第1波の「健闘」は、安倍政権の「日本モデル」の手柄… とんでもない!

 とはいえ、第1波の際は、ダメージを低く抑えられたことはたしかである。2020年上半期における日本政府のコロナ対策を検証した、(一社)アジア・パシフィック・イニシアティブ(理事長:船橋洋一)主催の「新型コロナ対応・民間臨時調査会(民間臨調)」によれば、日本はこのとき、強制的なロックダウンを実施せずして、新型コロナ感染症の人口比死亡率を100万人あたり8人(7月17日時点)に抑え込んだ。これは欧米諸国の数十分の一の水準であり、東アジア・太平洋地域のなかでは高い方(インドネシア、フィリピンについで3番目)だったとしても、「決して失敗ではなかったと思われる」。

 経済面においても、日本のGDPは1〜3月期は前期比▲0.6%、4月〜6月期は前期比▲7.9%(年率換算で各々、前期比▲2.3%、前期比▲28.1%)と落ち込んだものの、G7のなかではもっとも低く抑えられていた。懸念された企業破綻の急増も見られず、完全失業率も5月2.9%、6月2.8%、7月2.9%と、コロナ前の水準(2.2~2.4%)より若干悪化したにとどまった。
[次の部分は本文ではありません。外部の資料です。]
`config.mk`:
```
export PLATFORM = sky130hd
export DESIGN_NAME = msc_mission_status
export DESIGN_NICKNAME = d
export VERILOG_FILES = /design/src/verilog/msc_pkg.sv /design/src/verilog/msc_mission_status.sv
export VERILOG_INCLUDE_DIRS = /design/src /design/src/verilog
export SDC_FILE = /design/constraint.sdc
export NUM_CORES = 1
export LEC_CHECK = 0
export BUFFER_PORTS_ARGS = -buffer_cell sky130_fd_sc_hd__buf_4
export CAP_MARGIN = 10
export CORE_AREA = 5 5 163 165
export DETAILED_ROUTE_END_ITERATION = 8
export DIE_AREA = 0 0 168 170
export GPL_TIMING_DRIVEN = 0
export MAX_ROUTING_LAYER = met4
export PLACE_DENSITY = 0.59
export SLEW_MARGIN = 20
export SYNTH_ARGS = -nofsm -noshare
export SYNTH_HDL_FRONTEND = slang
export SYNTH_SLANG_ARGS = --single-unit
```
`constraint.sdc`:
```
create_clock -name CLK -period 4.3 [get_ports CLK]
set_input_delay 0.645 -clock CLK [delete_from_list [all_inputs] [get_ports CLK]]
set_output_delay 0.645 -clock CLK [all_outputs]
set_load 0.05 [all_outputs]
```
こうして「まずまず健闘したといえる数値」とともに、日本のコロナ前半戦は過ぎていった。

 そしてその間、安倍政権のもとで採られた方針は、民間臨調の評言を借りるなら「法的な強制力をともなう行動制限を採らず、クラスター対策による個別症例追跡と罰則をともなわない自粛要請と休業要請を中心とした行動変容策の組み合わせにより、感染拡大の抑止と経済ダメージ限定の両立を目指す」というもの。

 これに2回にわたる大型補正予算編成を通じた緊急経済支援策を加え、需要蒸発ショックを和らげるために金融・財政両面からテコ入れしたのである。1度目の緊急事態宣言を解除した5月25日、安倍首相がこれを「日本モデル」として、その成果を国内外に誇らしげに報告したことはいまだ記憶に新しい。

 しかしながら、日本の前半戦の「まずまずの健闘」がすべて安倍政権のコロナ政策の効果といえるだろうか。欧米流の厳格な行動規制を敷かずとも感染者数・死者数の急拡大を食い止められたのは、日本社会特有の「握手やハグなし、箸での食事、室内土足厳禁などの生活習慣が効いた」(舛添要一・元東京都知事、2020年5月25日ツイート)とも考えられる。さらには、「自粛警察」を生み出すほどの強い同調圧力や、国民的芸能人の急逝による心理的衝撃などが、国民の行動に大きく作用したことは明らかだ。政府は結局のところ、種々の自粛を「お願い」しただけではないかとの見方もできるのである。

 経済にしても、たとえば大規模な企業倒産を防ぐことができたのも、「持続化給付金」やいわゆる「ゼロゼロ融資」などの手厚い資金繰り支援によるのみならず、企業側に豊富に存在していた内部留保(2019年10~12月期時点において、史上最高の約479兆円にまで積み上がっていた)が赤字補てんに貢献した面も大きいと民間臨調はいう。失業率の悪化が抑止された点に至っては、「雇用調整助成金」の特例措置が効果を上げたというよりも、少子高齢化でもともと人手不足だったということや、優先的に解雇の対象となった非正規労働者(その7割近くを占めるのが女性である)が、その後家事労働者になるなどして非労働者に移行し、失業者としてカウントされなかったことによるものではないかとの指摘まである。

 このような観点からすれば、第1波の日本の「健闘」をあたかも政府の手柄のように喧伝した安倍政権は笑止千万という一言に尽きるが、問題はその後。とくに秋以降の惨状にかんがみるに、安倍政権とその後継者となった菅政権は、この「日本モデル」なるものの批判的検討を行うどころか、むしろそれをそのままゴリ押しすることで、コロナを凌ぎきろうとしてきたのではなかったか。